Similar effects were seen when a subthreshold dose of Ro 46-6240 was administered in combination with Ro 44-9883. Ro 44-9883 is a potent peptidomimetic antagonist of the platelet GP IIb/IIIa (Carteaux et al., 1993). At high dose, Ro 44-9883 abolishes coronary reocclusion (Murphy, Pratico and Fitzgerald, unpublished observations), as has been reported with other antagonists of the platelet GP IIb/IIIa. At the dose used, Ro 44-9883 inhibited platelet aggregation in response to ADP ex vivo. Alone, it had no discernible effect on the response to t-PA or on biochemical evidence of platelet activation in vivo. However, when Ro 44-9883 was combined with a subthreshold dose of the thrombin inhibitor, reocclusion was prevented. Similar findings have been reported with a structurally distinct GP IIb/IIIa antagonist, integrelin, combined with the thrombin inhibitor hirudin (Nicolini et al., 1994). Moreover, the combination of Ro 44-9883 and Ro 46-6240 abolished the increase in urinary 2,3-dinor-TXB₂. It is worth emphasizing that this synergistic interaction did not result from an alteration in the plasma concentration of either drug.

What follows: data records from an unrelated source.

==> inputs of v38 <==
// conv
module conv(
           input Aclk,
           input rst,
           input [7:0] Xin,
           input [7:0] Kin,
           output reg [7:0] Rout,
           output reg result_done
       );
Settings: LEC_CHECK=0, CAP_MARGIN=0, CORE_ASPECT_RATIO=0.92, CORE_MARGIN=2, CORE_UTILIZATION=72, CTS_CLUSTER_SIZE=51, HOLD_SLACK_MARGIN=0.3, PLACE_DENSITY_LB_ADDON=0.0, SETUP_SLACK_MARGIN=1.83, SLEW_MARGIN=20, TNS_END_PERCENT=65; clock period 6.5 ns.
run.sh (not shown) runs the stock make flow with config.mk's settings and CLKGATE_MAP_FILE=.
==> inputs of v2, as changes to v38 <==
Settings changed: CAP_MARGIN 0 to 20, CORE_ASPECT_RATIO 0.92 to unset, CORE_UTILIZATION 72 to 52, CTS_CLUSTER_SIZE 51 to unset, HOLD_SLACK_MARGIN 0.3 to unset, PLACE_DENSITY_LB_ADDON 0.0 to unset, SETUP_SLACK_MARGIN 1.83 to unset, TNS_END_PERCENT 65 to unset.
==> flow/constraint.sdc (replaced) <==
create_clock -name core_clock -period 4.88 [get_ports {Aclk}]
set_input_delay 0.9760 -clock core_clock [delete_from_list [all_inputs] [get_ports {Aclk}]]
set_output_delay 0.9760 -clock core_clock [all_outputs]
set_load 0.01 [all_outputs]
==> notes <==
In flip-flop count, v2 and v38 do not differ.
Against v38, the worst setup slack of v2 is worse by 1.6 ns.
Between v2 and v38, the lower utilization is in v2 (gap 21 points).
In synthesized cell count, v38 and v2 do not differ.
Synthesized area is the same in v2 and v38.
Of v2 and v38, v2 has the higher die size (gap about 38%, measured against v38).
Fmax: v2 is larger than v38 (about 0.6%).
v2 completed, yet does not pass: negative setup slack. v38 finished but failed the layout checks on negative setup slack.
In v2 the via count is lower than in v38, by 2.2%.
==> figures <==
| metric | v2 | v38 |
|---|---|---|
| Antenna violations before repair | 4 | 2 |
| Combinational gate area | 16000 µm² | 15900 µm² |
| Detail-routed via count per cell | 5.19 | 5.77 |
| Tap cell instance count | 532 | 372 |
| Slew margin rel. | 43.5% | 28.0% |
| Met3 wire len | 5.53 mm | 7.07 mm |
| Post-detailed-placement cell area | 24000 µm² | 23500 µm² |
| Met1 track demand over resource | 42.6% | 54.1% |
| Non-Filler Instances | 3036 | 2797 |
| Final core occ | 61.7% | 83.1% |
| Status | failed layout checks | failed layout checks |
| Violated checks | negative setup slack | negative setup slack |
| Core area | 40600 µm² | 29200 µm² |
| Met2 routed WL | 30.1 mm | 27.7 mm |
| Vias | 15800 | 16100 |
| Worst-case hold slack | 0.478 ns | 0.509 ns |
| GR met2 Demand/Resource | 52.1% | 67.4% |
| Post-CTS Setup Inserts | 19 | 2 |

These data suggest that one of the consequences of thrombin generation during coronary thrombolysis is activation of the platelet GP IIb/IIIa. The findings of this study also suggest that the increase in TXA₂ formation in this model is due largely to platelet aggregation. TXA₂ is formed upon platelet activation by agonists through G protein-linked activation of phospholipases (Brass et al., 1993). However, the largest component of TXA₂ formation upon platelet stimulation occurs coincident with platelet aggregation (Shattil et al., 1994). This reflects occupancy of the platelet GP IIb/IIIa by fibrinogen, which triggers "inside-out" transmembrane signaling and further TXA₂-dependent cell activation.

In conclusion, thrombin is the primary agonist mediating reocclusion in a model of coronary thrombolysis. Thrombin induces platelet activation and aggregation, which in turn result in a marked increase in TXA₂ formation. The increase in TXA₂ biosynthesis largely reflects platelet aggregation (indeed, this may be a useful marker of aggregation in vivo). Coadministration of a platelet GP IIb/IIIa antagonist and a thrombin inhibitor reduces the dose required of either drug alone, and the combination may prove useful in enhancing the response to thrombolytic therapy of acute myocardial infarction.